ROS-scavenging hybrid hydrogel for genetically engineered stem cell delivery and limb ischemia therapy

Abstract Stem cell therapy is a promising strategy for the treatment of ischemic diseases such as critical limb ischemia (CLI). The major obstacle is the poor survival rate and low efficiency of the implanted stem cells. Biomimetic scaffolds such as injectable hydrogels have shown the ability to promote cell retention and survival. However, the local ischemic microenvironment especially the high level of reactive oxygen species (ROS) usually induces cell loss and dysfunction, thereby leading to unsatisfactory therapeutic outcomes.

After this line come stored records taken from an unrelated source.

$ cat config.mk
export PLATFORM = sky130hd
export DESIGN_NAME = tslot_port
export DESIGN_NICKNAME = d
export VERILOG_FILES = /design/src/rtl/tslot_pkg.sv /design/src/rtl/tslot_ctrl.sv /design/src/rtl/tslot_datapath.sv /design/src/rtl/tslot_port.sv
export SDC_FILE = /design/constraint.sdc
export NUM_CORES = 1
export LEC_CHECK = 0
export CORE_MARGIN = 2
export CORE_UTILIZATION = 30
export CTS_CLUSTER_SIZE = 25
export DETAILED_ROUTE_END_ITERATION = 10
export GPL_TIMING_DRIVEN = 0
export HOLD_SLACK_MARGIN = 0.1
export PLACE_DENSITY = 0.48
export RECOVER_POWER = 25
export SYNTH_ARGS = -nofsm -noshare
export SYNTH_HDL_FRONTEND = slang
export SYNTH_SLANG_ARGS = --single-unit
$ cat constraint.sdc
create_clock -name bitClk -period 3.02 [get_ports bitClk]
set_clock_uncertainty 0.2 [all_clocks]
set_input_delay 0.604 -clock bitClk [delete_from_list [all_inputs] [get_ports bitClk]]
set_output_delay 0.604 -clock bitClk [all_outputs]
set_load 0.05 [all_outputs]
$ cat src/rtl/tslot_pkg.sv
package tslot_pkg;

  // Strobes from control to datapath, valid for the current cycle.
  typedef struct packed {
    logic wordLoad;  // sync edge: capture parallel transmit word
    logic txDrive;   // this rising edge launches a slot bit
    logic rxTake;    // the coming falling edge samples a slot bit
    logic rxDone;    // eighth bit already sampled: publish word
  } slotCtrl_t;

endpackage

$ cat src/rtl/tslot_ctrl.sv
module tslot_ctrl
  import tslot_pkg::*;
#(
  parameter int SAMPLE_W   = 8,
  parameter int CNT_W      = 5,
  parameter int B1_START   = 1,
  parameter int B2_START   = 11,
  parameter int MODE_SYNCS = 2
) (
  input  logic      bitClk,
  input  logic      rstN,
  input  logic      syncIn,
  input  logic      modeIn,
  input  logic      chanSel,
  output slotCtrl_t ctrl
);

  localparam int MODE_W = $clog2(MODE_SYNCS + 1);
  localparam logic [CNT_W-1:0]  POS_IDLE  = {CNT_W{1'b1}};
  localparam logic [CNT_W-1:0]  POS_FIRST = CNT_W'(1);
  localparam logic [CNT_W-1:0]  B1_POS    = CNT_W'(B1_START);
  localparam logic [CNT_W-1:0]  B2_POS    = CNT_W'(B2_START);
  localparam logic [CNT_W-1:0]  SLOT_SPAN = CNT_W'(SAMPLE_W - 1);
  localparam logic [MODE_W-1:0] MODE_FULL = MODE_W'(MODE_SYNCS);
  localparam logic [MODE_W-1:0] MODE_ARM  = MODE_W'(MODE_SYNCS - 1);

  logic [CNT_W-1:0]  slotPos;
  logic [CNT_W-1:0]  slotStart;
  logic [CNT_W-1:0]  slotEnd;
  logic [MODE_W-1:0] modeCnt;
  logic              chanLat;
  logic              portEn;
  logic              inWindow;

  // Position inside the frame: 1 on the first edge after sync.
  always_ff @(posedge bitClk or negedge rstN) begin
    if (!rstN) begin
      slotPos <= POS_IDLE;
      chanLat <= 1'b0;
    end else if (syncIn) begin
      slotPos <= POS_FIRST;
      chanLat <= chanSel;
    end else if (slotPos != POS_IDLE) begin
      slotPos <= slotPos + 1'b1;
    end
  end

  // Mode qualifier: count sync pulses seen while modeIn stays high.
  always_ff @(posedge bitClk or negedge rstN) begin
    if (!rstN) begin
      modeCnt <= '0;
      portEn  <= 1'b0;
    end else if (!modeIn) begin
      modeCnt <= '0;
      portEn  <= 1'b0;
    end else if (syncIn) begin
      if (modeCnt >= MODE_ARM) portEn <= 1'b1;
      if (modeCnt < MODE_FULL) modeCnt <= modeCnt + 1'b1;
    end
  end

  assign slotStart = chanLat ? B2_POS : B1_POS;
  assign slotEnd   = slotStart + SLOT_SPAN;
  assign inWindow  = portEn && (slotPos >= slotStart) && (slotPos <= slotEnd);

  always_comb begin
    ctrl          = '0;
    ctrl.wordLoad = syncIn;
    ctrl.txDrive  = inWindow && modeIn && !syncIn;
    ctrl.rxTake   = inWindow;
    ctrl.rxDone   = portEn && modeIn && (slotPos == slotEnd);
  end

  // Run length of consecutive drive cycles, for the slot-length check.
  logic [CNT_W-1:0] driveRun;
  always_ff @(posedge bitClk or negedge rstN) begin
    if (!rstN)             driveRun <= '0;
    else if (ctrl.txDrive) driveRun <= driveRun + 1'b1;
    else                   driveRun <= '0;
  end

  p_slot_len_r3: assert property (@(posedge bitClk) disable iff (!rstN)
    driveRun <= CNT_W'(SAMPLE_W));

endmodule

$ cat src/rtl/tslot_datapath.sv
module tslot_datapath
  import tslot_pkg::*;
#(
  parameter int SAMPLE_W = 8
) (
  input  logic                bitClk,
  input  logic                rstN,
  input  slotCtrl_t           ctrl,
  input  logic [SAMPLE_W-1:0] txSample,
  input  logic                rxIn,
  output logic                txBit,
  output logic                txOe,
  output logic [SAMPLE_W-1:0] rxSample,
  output logic                rxValid
);

  localparam int MSB = SAMPLE_W - 1;

  logic [SAMPLE_W-1:0] txShReg;
  logic [SAMPLE_W-1:0] rxShReg;

  // Transmit: load at sync, shift out MSB first on drive edges.
  always_ff @(posedge bitClk or negedge rstN) begin
    if (!rstN) begin
      txShReg <= '0;
      txBit   <= 1'b0;
      txOe    <= 1'b0;
    end else begin
      txOe  <= ctrl.txDrive;
      txBit <= ctrl.txDrive ? txShReg[MSB] : 1'b0;
      if (ctrl.wordLoad)     txShReg <= txSample;
      else if (ctrl.txDrive) txShReg <= {txShReg[MSB-1:0], 1'b0};
    end
  end

  // Receive: sample on falling edges inside the slot.
  always_ff @(negedge bitClk or negedge rstN) begin
    if (!rstN)            rxShReg <= '0;
    else if (ctrl.rxTake) rxShReg <= {rxShReg[MSB-1:0], rxIn};
  end

  // Publish the assembled word on the rising edge after the last bit.
  always_ff @(posedge bitClk or negedge rstN) begin
    if (!rstN) begin
      rxSample <= '0;
      rxValid  <= 1'b0;
    end else begin
      rxValid <= ctrl.rxDone;
      if (ctrl.rxDone) rxSample <= rxShReg;
    end
  end

  p_valid_pulse_r8: assert property (@(posedge bitClk) disable iff (!rstN)
    rxValid |=> !rxValid);

endmodule

$ cat src/rtl/tslot_port.sv
module tslot_port
  import tslot_pkg::*;
#(
  parameter int SAMPLE_W   = 8,
  parameter int CNT_W      = 5,
  parameter int B1_START   = 1,
  parameter int B2_START   = 11,
  parameter int MODE_SYNCS = 2
) (
  input  logic                bitClk,
  input  logic                rstN,
  input  logic                syncIn,
  input  logic                modeIn,
  input  logic                chanSel,
  input  logic [SAMPLE_W-1:0] txSample,
  input  logic                rxIn,
  output logic                txBit,
  output logic                txOe,
  output logic [SAMPLE_W-1:0] rxSample,
  output logic                rxValid
);

  slotCtrl_t ctrl;

  tslot_ctrl #(
    .SAMPLE_W  (SAMPLE_W),
    .CNT_W     (CNT_W),
    .B1_START  (B1_START),
    .B2_START  (B2_START),
    .MODE_SYNCS(MODE_SYNCS)
  ) ctrl_i (
    .bitClk (bitClk),
    .rstN   (rstN),
    .syncIn (syncIn),
    .modeIn (modeIn),
    .chanSel(chanSel),
    .ctrl   (ctrl)
  );

  tslot_datapath #(
    .SAMPLE_W(SAMPLE_W)
  ) dp_i (
    .bitClk  (bitClk),
    .rstN    (rstN),
    .ctrl    (ctrl),
    .txSample(txSample),
    .rxIn    (rxIn),
    .txBit   (txBit),
    .txOe    (txOe),
    .rxSample(rxSample),
    .rxValid (rxValid)
  );

  p_sync_quiet_r10: assert property (@(posedge bitClk) disable iff (!rstN)
    syncIn |=> !txOe);

  p_mode_off_r2: assert property (@(posedge bitClk) disable iff (!rstN)
    !modeIn |=> (!txOe && !rxValid));

endmodule

---- Word-level counts from Yosys, hierarchy flattened ----
Index checks and enable logic that the tools add are counted.
operators by class
  mux-type cells .......................... 12
  reductions and logical operators ........ 11
  add/sub/neg operators ................... 3
  equal/unequal tests ..................... 5
  $lt $le $gt $ge ......................... 4
operators with widths
  operator             number
  $mux 8               2
  $mux 5               2
  $logic_and 1x1->1    6
  $mux 2               3
  $add 5x1->5 const B  1
  $add 5x3->5 const B  1
  $eq 5x5->1           1
  $ge 5x5->1           1
  $le 5x5->1           1
  $ne 5x5->1 const B   1
  $mux 1               4
  $mux 4               1
  $ne 2x1->1 const B   2
  $reduce_and 2->1     2
  $reduce_bool 2->1    2
  $add 2x1->2 const B  1
  $ge 2x1->1 const B   1
  $lt 2x2->1 const B   1
  $ne 2x2->1 const B   1
  $logic_not 1->1      1
word-level totals
  bits of input ports ..................... 14
  register bits after elaboration ......... 36
  output and inout port bits .............. 11
  word-level logic and storage cells ...... 45

---- Depth between registers and ports, before layout ----
Gate-level depths: netlist (run 1).
  word-level depth ........................ 8
  gate-level depth with buffers ........... 8
  depth with buffers taken out ............ 7

---- Hierarchy ----
Synthesis (run 1) repeated with hierarchy kept, for this count alone.
second synthesis, totals
  cells, all modules ...................... 128
  area, all modules ....................... 1696.6 um2
modules (own cells, without submodules)
  module          seq. area each (um2)  area each (um2)  instances  cells an instance
  tslot_datapath  675.6                 1113.6           1          72
  tslot_ctrl      231.5                 583.1            1          56

==> results of run 1 <==
## stage by stage
stage	hold slack, ns	util [%]	worst slack (ns)
6_report	0.202	42.3	-0.724
5_1_grt	0.263	42.3	-0.784
4_1_cts	0.226	40.8	-0.778
3_5_place_dp	0.259	37.4	-0.835
3_3_place_gp	0.246	37.5	-1.07
2_1_floorplan	0.108	-	-0.616
## cell usage in the layout (no fill, tap or decap), types with 6 or more instances in the layout
cell             netlist  routed
mux2_2                16       8
a221o_1                6       6
clkdlybuf4s50_1        0      22
dfrtn_1                8       8
mux2_4                 0       8
nor2b_1                8       8
buf_4                  0      14
dfrtp_1               23      23
nor2_1                 7       6
## worst max-delay path, delay by kind of cell, from the launching register on
| family | cells | cell delay, ns |
|---|---|---|
| compound gates | 2 | 0.61 |
| flops | 1 | 0.59 |
| mux | 1 | 0.31 |
| fa+ha+maj | 1 | 0.22 |
| simple gates | 2 | 0.16 |
## power by group through the flow
stage	Clock, W	Combinational, W	Sequential [W]
after CTS	0.000441	0.000213	0.000578
final	0.000422	0.000244	0.000582
after global placement	0	0.000194	0.000586
after detailed placement	0	0.000201	0.000587
after floorplan	0	0.000131	0.000589
after global routing	0.000465	0.000268	0.000590
## state kept, by name (all words and copies together), names as in the netlist
name            flops
dp_i.rxSample       8
dp_i.txOe           1
ctrl_i.slotPos      5
dp_i.txBit          1
ctrl_i.modeCnt      2
dp_i.rxValid        1
dp_i.rxShReg        8
dp_i.txShReg        8
ctrl_i.portEn       1
ctrl_i.chanLat      1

Herein, we developed a new injectable hybrid hydrogel composed of natural type I collagen and melanin nanoparticles (MeNPs) for the delivery of Gremlin1 (Grem1)-overexpressed mesenchymal stem cells (Grem1-MSCs) and CLI therapy. After local injection of this cell delivery system into the ischemic limbs of mice, the thermal-triggered in situ gelation of collagen could maintain Grem1-MSCs at the injection site and MeNPs entrapped in the hydrogel framework could modulate the ischemic microenvironment via scavenging ROS to promote the survival of implanted stem cells. With this improved cell retention and survival, Grem1-MSCs could constantly secrete high concentration of Grem1, a newly discovered proangiogenic factor that can promote angiogenesis by activating the phosphoinositide 3-kinase (PI3K)-AKT signaling pathway, thereby leading to improved blood perfusion in the ischemic limbs and superior limb salvage. The strategy developed herein offers a promising therapeutic option for the effective cell-based treatment of ischemic diseases.